→ **What you have to do**: Reproduce, with no alteration, the span of lines that begins at the line containing "output reg [31:0]" and ends at the last line of the records, both ends included, and nothing else.

→ **Material to process**:
◇ ◇ ◇

Background: an optimization exercise with open tools, aiming at small area, a short achievable clock period and few clock cycles per item. Do not read the settings as production practice.
At most, simulation tests tie the RTL to the original design; equivalence was not proved.

// beep_filter
module beep_filter (
  input                    clk,
  input                    rst,
  input                    start,
  input      [31:0]        sample_rate,
  input      [31:0]        cutoff,
  output     [7:0]         tan_addr,
  input      [15:0]        tan_data,
  output                   ready,
  output reg               done,
  output reg               err,
  output reg [7:0]         tidx,
  output reg [15:0]        wc,
  output reg signed [15:0] z1_re,
  output reg signed [15:0] z1_im,
  output reg signed [15:0] z2_re,
  output reg signed [15:0] z2_im,
  output reg signed [15:0] a1,
  output reg signed [15:0] a2,
  output reg signed [15:0] b0,
  output reg signed [15:0] b1,
  output reg signed [15:0] b2,
  output reg [31:0]        sum_a
);
For scale: ~6000 cells after synthesis, ~600 flip-flops, about 53000 um^2 of cells after synthesis.
Settings: LEC_CHECK=0, CAP_MARGIN=20, CORE_MARGIN=2, CORE_UTILIZATION=40, PLACE_DENSITY=0.6, SLEW_MARGIN=20; clock period 15.0 ns.
run.sh (not shown) runs the stock make flow with config.mk's settings and CLKGATE_MAP_FILE= SYNTH_SCRIPT=/design/flow/synth_recipe.tcl, a recipe that flattens the netlist after the stock synthesis.
Testbench counts at the start, summed over its fixed seeds: cycles 13,832, designs 512.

◇ ◇ ◇

→ **Result of the exercise**:
  output reg [31:0]        sum_a
);
For scale: ~6000 cells after synthesis, ~600 flip-flops, about 53000 um^2 of cells after synthesis.
Settings: LEC_CHECK=0, CAP_MARGIN=20, CORE_MARGIN=2, CORE_UTILIZATION=40, PLACE_DENSITY=0.6, SLEW_MARGIN=20; clock period 15.0 ns.
run.sh (not shown) runs the stock make flow with config.mk's settings and CLKGATE_MAP_FILE= SYNTH_SCRIPT=/design/flow/synth_recipe.tcl, a recipe that flattens the netlist after the stock synthesis.
Testbench counts at the start, summed over its fixed seeds: cycles 13,832, designs 512.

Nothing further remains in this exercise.